26.Nov.07
"Não há já segredos" (#)
O meu velho amigo e companheiro das longas noites de invernia de seu nome Ramalho Ortigão enviou-me, via e-mail, estas prosas. Que vos despacho desta forma:
Os que governam acham-se informados de tudo quanto pensam os governados. Não têm mais que ler, e resguardar-se. Acabou para os governos a surpresa, a emboscada, a perseguição encoberta.
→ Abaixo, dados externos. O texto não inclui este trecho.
$ cat src/rtl/knight_rider_pkg.sv
// Shared scanner definitions: state encodings, a width helper and the default
// step rate. The pwm stage reuses these constants.
package knight_rider_pkg;

  // 25 MHz-class clock divided to a visible step rate
  localparam int DEF_TICK_DIV = 25_000_000;

  localparam int ST_W = 5;

  localparam logic [ST_W-1:0] ST_IDLE    = 5'b00001;
  localparam logic [ST_W-1:0] ST_UP      = 5'b00010;
  localparam logic [ST_W-1:0] ST_HOLD_HI = 5'b00100;
  localparam logic [ST_W-1:0] ST_DOWN    = 5'b01000;
  localparam logic [ST_W-1:0] ST_HOLD_LO = 5'b10000;

  typedef enum logic [ST_W-1:0] {
    IDLE    = ST_IDLE,
    UP      = ST_UP,
    HOLD_HI = ST_HOLD_HI,
    DOWN    = ST_DOWN,
    HOLD_LO = ST_HOLD_LO
  } kr_state_t;

  // Bits needed to index v items; never returns less than 1 so a
  // degenerate range still yields a legal vector.
  function automatic int clog2(input int v);
    int r;
    r = 0;
    while ((1 << r) < v) r++;
    return (r < 1) ? 1 : r;
  endfunction

endpackage

$ cat src/rtl/knight_rider_scanner_tick_prescaler.sv
// Free-running divider: one-cycle tick every TICK_DIV enabled cycles.
// Dropping en clears the count, so a re-enable always starts a full period.
module tick_prescaler #(
  parameter int TICK_DIV = 4,
  parameter int CNT_W    = 32
) (
  input  logic clk1,
  input  logic rst_n,
  input  logic en,
  output logic tick
);

  localparam logic [CNT_W-1:0] CNT_LAST = CNT_W'(TICK_DIV - 1);

  logic [CNT_W-1:0] cnt;

  assign tick = en && (cnt == CNT_LAST);

  // count while enabled, wrap on tick, hold at zero while disabled
  always_ff @(posedge clk1 or negedge rst_n) begin
    if (!rst_n)            cnt <= '0;
    else if (!en || tick)  cnt <= '0;
    else                   cnt <= cnt + CNT_W'(1);
  end

endmodule

$ cat src/rtl/knight_rider_scanner.sv
// Knight-rider LED scanner: a bright head bounces across N_LEDS outputs,
// optionally dwelling HOLD_STEPS extra steps at each end. The previous head
// position is lit only while pwm_in is high, giving a dimmed trail.
module knight_rider_scanner
  import knight_rider_pkg::*;
#(
  parameter int N_LEDS     = 8,
  parameter int TICK_DIV   = DEF_TICK_DIV,
  parameter int CNT_W      = 32,
  parameter int HOLD_STEPS = 1
) (
  input  logic              clk1,
  input  logic              rst_n,
  input  logic              en,
  input  logic              pwm_in,
  output logic [N_LEDS-1:0] leds,
  output logic              dir,
  output logic              step_pulse
);

  localparam int POS_W  = clog2(N_LEDS);
  localparam int HOLD_W = clog2(HOLD_STEPS + 1);

  localparam logic [POS_W-1:0]  POS_LAST  = POS_W'(N_LEDS - 1);
  localparam logic [POS_W-1:0]  POS_PRE   = POS_W'(N_LEDS - 2);
  localparam logic [POS_W-1:0]  POS_ONE   = POS_W'(1);
  localparam logic [HOLD_W-1:0] HOLD_LAST = HOLD_W'((HOLD_STEPS > 0) ? HOLD_STEPS - 1 : 0);

  kr_state_t          state, state_n;
  logic [POS_W-1:0]   pos, pos_n, prev_pos, prev_n;
  logic [HOLD_W-1:0]  hold_cnt, hold_n;
  logic               dir_n;
  logic               run_en, tick;
  logic [N_LEDS-1:0]  head, tail;

  // Prescaler only runs once the FSM has left IDLE, so the entry cycle
  // never steps and UP always begins with a fresh count.
  assign run_en = en && (state != IDLE);

  tick_prescaler #(
    .TICK_DIV (TICK_DIV),
    .CNT_W    (CNT_W)
  ) u_presc (
    .clk1  (clk1),
    .rst_n (rst_n),
    .en    (run_en),
    .tick  (tick)
  );

  assign head = N_LEDS'(1) << pos;
  assign tail = (N_LEDS'(1) << prev_pos) & {N_LEDS{pwm_in}};

  // next-state, position and dwell bookkeeping; en low aborts to IDLE
  always_comb begin
    state_n = state;
    pos_n   = pos;
    prev_n  = prev_pos;
    hold_n  = hold_cnt;
    if (!en) begin
      state_n = IDLE;
      pos_n   = '0;
      prev_n  = '0;
      hold_n  = '0;
    end else begin
      case (state)
        IDLE: begin
          state_n = UP;
          pos_n   = '0;
          prev_n  = '0;
          hold_n  = '0;
        end
        UP: if (tick) begin
          prev_n = pos;
          pos_n  = pos + POS_ONE;
          if (pos == POS_PRE) state_n = (HOLD_STEPS > 0) ? HOLD_HI : DOWN;
        end
        HOLD_HI: if (tick) begin
          prev_n = pos;
          if (hold_cnt == HOLD_LAST) begin
            state_n = DOWN;
            hold_n  = '0;
          end else begin
            hold_n  = hold_cnt + HOLD_W'(1);
          end
        end
        DOWN: if (tick) begin
          prev_n = pos;
          pos_n  = pos - POS_ONE;
          if (pos == POS_ONE) state_n = (HOLD_STEPS > 0) ? HOLD_LO : UP;
        end
        HOLD_LO: if (tick) begin
          prev_n = pos;
          if (hold_cnt == HOLD_LAST) begin
            state_n = UP;
            hold_n  = '0;
          end else begin
            hold_n  = hold_cnt + HOLD_W'(1);
          end
        end
        default: begin
          state_n = IDLE;
          pos_n   = '0;
          prev_n  = '0;
          hold_n  = '0;
        end
      endcase
    end
  end

  // direction follows the state being entered; IDLE keeps the last value
  always_comb begin
    dir_n = dir;
    case (state_n)
      UP, HOLD_HI:   dir_n = 1'b1;
      DOWN, HOLD_LO: dir_n = 1'b0;
      default:       dir_n = dir;
    endcase
  end

  // FSM and position registers
  always_ff @(posedge clk1 or negedge rst_n) begin
    if (!rst_n) begin
      state    <= IDLE;
      pos      <= '0;
      prev_pos <= '0;
      hold_cnt <= '0;
    end else begin
      state    <= state_n;
      pos      <= pos_n;
      prev_pos <= prev_n;
      hold_cnt <= hold_n;
    end
  end

  // registered LED drive, step strobe and direction; dark while idle or disabled
  always_ff @(posedge clk1 or negedge rst_n) begin
    if (!rst_n) begin
      leds       <= '0;
      dir        <= 1'b1;
      step_pulse <= 1'b0;
    end else begin
      leds       <= (!en || state == IDLE) ? '0 : (head | tail);
      dir        <= dir_n;
      step_pulse <= tick;
    end
  end

endmodule

$ cat config.mk
export PLATFORM = sky130hd
export DESIGN_NAME = knight_rider_scanner
export DESIGN_NICKNAME = d
export VERILOG_FILES = /design/src/rtl/knight_rider_pkg.sv /design/src/rtl/knight_rider_scanner_tick_prescaler.sv /design/src/rtl/knight_rider_scanner.sv
export SDC_FILE = /design/constraint.sdc
export NUM_CORES = 1
export LEC_CHECK = 0
export BUFFER_PORTS_ARGS = -buffer_cell sky130_fd_sc_hd__buf_4
export CAP_MARGIN = 5
export CORE_ASPECT_RATIO = 1.1
export CORE_MARGIN = 2
export CORE_UTILIZATION = 50
export DETAILED_ROUTE_END_ITERATION = 10
export PLACE_DENSITY_LB_ADDON = 0.12
export SLEW_MARGIN = 40
export SYNTH_ARGS = -nofsm -noshare
export SYNTH_HDL_FRONTEND = slang
export SYNTH_SLANG_ARGS = --single-unit
$ cat constraint.sdc
create_clock -name clk1 -period 4.2 [get_ports clk1]
set_clock_uncertainty 0.2 [all_clocks]
set_input_delay 1.26 -clock clk1 [delete_from_list [all_inputs] [get_ports clk1]]
set_output_delay 1.26 -clock clk1 [all_outputs]
set_load 0.005 [all_outputs]
[config.mk]
export PLATFORM = sky130hd
export DESIGN_NAME = tmds_multi_encoder
export DESIGN_NICKNAME = d
export VERILOG_FILES = /design/src/rtl/tmds_multi_encoder.sv
export SDC_FILE = /design/constraint.sdc
export NUM_CORES = 1
export LEC_CHECK = 0
export CAP_MARGIN = 20
export CORE_MARGIN = 2
export CORE_UTILIZATION = 35
export CTS_BUF_LIST = sky130_fd_sc_hd__clkbuf_2
export DETAILED_ROUTE_END_ITERATION = 12
export PLACE_DENSITY = 0.61
export SLEW_MARGIN = 20
export SYNTH_ARGS = -nofsm -noshare
export SYNTH_HDL_FRONTEND = slang
export SYNTH_SLANG_ARGS = --single-unit
[constraint.sdc]
create_clock -name clk -period 5.6 [get_ports clk]
set_input_delay 0.84 -clock clk [delete_from_list [all_inputs] [get_ports clk]]
set_output_delay 0.84 -clock clk [all_outputs]
set_load 0.03 [all_outputs]
## src/rtl/decoder_scan_ctrl.sv

```systemverilog
// decoder_scan_ctrl: round-robin driver for a 2-to-4 decoder.
// Walks the enabled channels of a latched mask in ascending order and holds
// each channel for DWELL+1 cycles. It runs continuously, or for a single
// rotation when ONESHOT was set at start. All outputs are registered.
// The FSM state is observable on BUSY, which is high exactly in SCAN.
module decoder_scan_ctrl #(
   parameter int DWELL_W = 8
) (
   input  logic               CLK,
   input  logic               RST,
   input  logic               START,
   input  logic               STOP,
   input  logic               ONESHOT,
   input  logic [3:0]         MASK,
   input  logic [DWELL_W-1:0] DWELL,
   output logic               EN,
   output logic               A1,
   output logic               A0,
   output logic               BUSY,
   output logic               WRAP,
   output logic               DONE
);

   typedef enum logic {
      ST_IDLE = 1'b0,
      ST_SCAN = 1'b1
   } state_t;

   state_t             state;
   logic [DWELL_W-1:0] cnt;
   logic [1:0]         idx;
   logic [3:0]         mask_q;
   logic [DWELL_W-1:0] dwell_q;
   logic               oneshot_q;

   logic [1:0]         nxt_idx;
   logic [1:0]         cand;
   logic               wrap_evt;
   logic [1:0]         first_idx;
   logic               start_ok;

   // Next enabled channel above idx, wrapping 3->0. The search includes idx
   // itself as the last candidate, so a single-channel mask returns idx.
   always_comb begin
      nxt_idx = idx;
      cand    = idx;
      for (int k = 4; k >= 1; k--) begin
         cand = idx + 2'(k);
         if (mask_q[cand]) nxt_idx = cand;
      end
      wrap_evt = (nxt_idx <= idx);
   end

   // Lowest set bit of the incoming mask selects the first channel at start.
   always_comb begin
      first_idx = 2'd0;
      for (int k = 3; k >= 0; k--) begin
         if (MASK[k]) first_idx = 2'(k);
      end
      start_ok = START && !STOP && (MASK != 4'd0);
   end

   // Scan FSM with dwell counter; outputs are registered alongside the state.
   always_ff @(posedge CLK) begin
      if (RST) begin
         state     <= ST_IDLE;
         cnt       <= '0;
         idx       <= 2'd0;
         mask_q    <= 4'd0;
         dwell_q   <= '0;
         oneshot_q <= 1'b0;
         EN        <= 1'b0;
         A1        <= 1'b0;
         A0        <= 1'b0;
         BUSY      <= 1'b0;
         WRAP      <= 1'b0;
         DONE      <= 1'b0;
      end else begin
         WRAP <= 1'b0;
         DONE <= 1'b0;
         case (state)
            ST_IDLE: begin
               EN   <= 1'b0;
               A1   <= 1'b0;
               A0   <= 1'b0;
               BUSY <= 1'b0;
               if (start_ok) begin
                  mask_q    <= MASK;
                  dwell_q   <= DWELL;
                  oneshot_q <= ONESHOT;
                  idx       <= first_idx;
                  cnt       <= DWELL;
                  state     <= ST_SCAN;
                  EN        <= 1'b1;
                  {A1, A0}  <= first_idx;
                  BUSY      <= 1'b1;
               end
            end
            ST_SCAN: begin
               if (STOP) begin
                  // Abort: no WRAP/DONE on a forced stop.
                  state <= ST_IDLE;
                  EN    <= 1'b0;
                  A1    <= 1'b0;
                  A0    <= 1'b0;
                  BUSY  <= 1'b0;
               end else if (cnt == '0) begin
                  if (wrap_evt && oneshot_q) begin
                     state <= ST_IDLE;
                     EN    <= 1'b0;
                     A1    <= 1'b0;
                     A0    <= 1'b0;
                     BUSY  <= 1'b0;
                     WRAP  <= 1'b1;
                     DONE  <= 1'b1;
                  end else begin
                     idx      <= nxt_idx;
                     {A1, A0} <= nxt_idx;
                     cnt      <= dwell_q;
                     WRAP     <= wrap_evt;
                  end
               end else begin
                  cnt <= cnt - {{(DWELL_W-1){1'b0}}, 1'b1};
               end
            end
            default: begin
               state <= ST_IDLE;
            end
         endcase
      end
   end

endmodule
```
Esses perigos já não existem realmente senão para os governados, que tem contra si, posto que mantidos e pagos por eles próprios, os únicos poderes ocultos que subsistem no regime das sociedades modernas: os recônditos planos de guerra entre governo e governo, a diplomacia, a polícia secreta, a intriga de corte para corte, a espionagem sobre cidadãos suspeitos, a violação descartas, a visita domiciliária, a busca de papéis de cada um, etc.
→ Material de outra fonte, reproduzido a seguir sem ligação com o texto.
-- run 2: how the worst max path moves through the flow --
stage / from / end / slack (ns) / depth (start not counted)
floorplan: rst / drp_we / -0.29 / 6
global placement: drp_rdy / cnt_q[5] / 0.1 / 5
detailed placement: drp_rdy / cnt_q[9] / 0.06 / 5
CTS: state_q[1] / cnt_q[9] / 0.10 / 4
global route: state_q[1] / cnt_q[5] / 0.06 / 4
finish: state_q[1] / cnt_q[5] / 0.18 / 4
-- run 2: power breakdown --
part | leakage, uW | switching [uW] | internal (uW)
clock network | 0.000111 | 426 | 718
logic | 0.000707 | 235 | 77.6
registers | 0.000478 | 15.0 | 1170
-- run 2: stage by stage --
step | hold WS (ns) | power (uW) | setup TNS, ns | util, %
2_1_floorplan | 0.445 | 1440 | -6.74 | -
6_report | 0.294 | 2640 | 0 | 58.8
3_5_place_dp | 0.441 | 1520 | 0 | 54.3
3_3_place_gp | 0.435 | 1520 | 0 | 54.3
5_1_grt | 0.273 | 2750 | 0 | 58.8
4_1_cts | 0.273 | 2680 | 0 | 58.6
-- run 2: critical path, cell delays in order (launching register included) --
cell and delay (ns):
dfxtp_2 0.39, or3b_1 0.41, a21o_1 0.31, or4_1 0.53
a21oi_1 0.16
===== src/rtl/cf_tmr_pwm_pkg.sv =====
// Shared constants for the cf_tmr_pwm multi-channel timer/PWM core.
// Direction encodings, default sizes and the counter FSM state type.
package cf_tmr_pwm_pkg;
   localparam int DEF_WIDTH = 32;
   localparam int DEF_NCH   = 4;
   localparam int DEF_PSC_W = 8;

   localparam logic [1:0] DIR_UP     = 2'b00;
   localparam logic [1:0] DIR_DOWN   = 2'b01;
   localparam logic [1:0] DIR_UPDOWN = 2'b10;
   localparam logic [1:0] DIR_HOLD   = 2'b11;

   typedef enum logic [1:0] {IDLE, RUN_UP, RUN_DOWN} state_t;
endpackage


===== src/rtl/cf_tmr_pwm_ch.sv =====
// One PWM channel: compare (optionally shadowed), polarity/fault gating, pwm and match registers.
// CF_TMR_PWM_SHADOW_EN adds the compare shadow register and its load port.
module cf_tmr_pwm_ch #(
   parameter int WIDTH = 32
) (
   input  logic             clk,
   input  logic             rst_n,
`ifdef CF_TMR_PWM_SHADOW_EN
   input  logic             load,
`endif
   input  logic [WIDTH-1:0] cmp,
   input  logic             pol,
   input  logic [WIDTH-1:0] cnt_nxt,
   input  logic             adv,
   input  logic             force_off,
   output logic             pwm,
   output logic             match
);
   logic [WIDTH-1:0] cmp_nxt;

`ifdef CF_TMR_PWM_SHADOW_EN
   logic [WIDTH-1:0] cmp_q;

   // Compare against the value that will be active after this edge.
   assign cmp_nxt = load ? cmp : cmp_q;

   always_ff @(posedge clk or negedge rst_n) begin
      if (!rst_n) cmp_q <= '0;
      else        cmp_q <= cmp_nxt;
   end
`else
   assign cmp_nxt = cmp;
`endif

   always_ff @(posedge clk or negedge rst_n) begin
      if (!rst_n) begin
         pwm   <= 1'b0;
         match <= 1'b0;
      end else begin
         pwm   <= force_off ? pol : ((cnt_nxt < cmp_nxt) ^ pol);
         match <= adv & (cnt_nxt == cmp_nxt);
      end
   end
endmodule
==> src/rtl/i2c_cfg_pkg.sv <==
// Shared definitions for the I2C clock-device configuration sequencer:
// engine command codes, sequencer states and table entry layout.
package i2c_cfg_pkg;

  localparam logic [1:0] CMD_START = 2'd0;
  localparam logic [1:0] CMD_WRITE = 2'd1;
  localparam logic [1:0] CMD_STOP  = 2'd2;

  // Table entry: {reg_addr, reg_data}
  localparam int ENT_REG_MSB  = 15;
  localparam int ENT_REG_LSB  = 8;
  localparam int ENT_DATA_MSB = 7;
  localparam int ENT_DATA_LSB = 0;

  typedef enum logic [3:0] {
    ST_IDLE,
    ST_FETCH,
    ST_LOAD,
    ST_START,
    ST_DEV,
    ST_REG,
    ST_DATA,
    ST_STOP,
    ST_NEXT,
    ST_FINISH
  } seq_state_e;

  function automatic logic [7:0] dev_wr_byte(input logic [6:0] addr);
    return {addr, 1'b0};
  endfunction

endpackage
Se nós, particulares, tivéssemos de garantir-nos contra os governos com a mesma segurança com que os governos se acham garantidos contra nós, a primeira obrigação que lhes imporíamos seria a de terem um jornal e de imprimirem nele em cada manhã absolutamente tudo quanto pensassem de nós, para o bem e para o mal, mas principalmente para mal, porque o importante, porque o essencial é, sobretudo, isso: avisarem-nos do que nos prejudica.
Ora caro e amigo Ramalho se em 1871 assim se estava, em 2007, aviso-te que, estejas tu onde estiveres -realmente achei estranho o teres enviado um e-mail- a coisa está na mesma. Mudem-se algumas palavras, altere-se- pouco- o sentido de outras e o Galinho de Barcelos continua de cores garridas. Andamos assim há 136 anos bem contados. Mas obrigado pela lembrança. Cá continuaremos a ler essa belas Farpas com que nos presenteias.
(#) O título é frase do Ramalho Ortigão. Eu não tenho jeito para intitulações. A Times o original. Volume Quinto, tomo IX, Lisboa, Círculo de Leitores, 2006.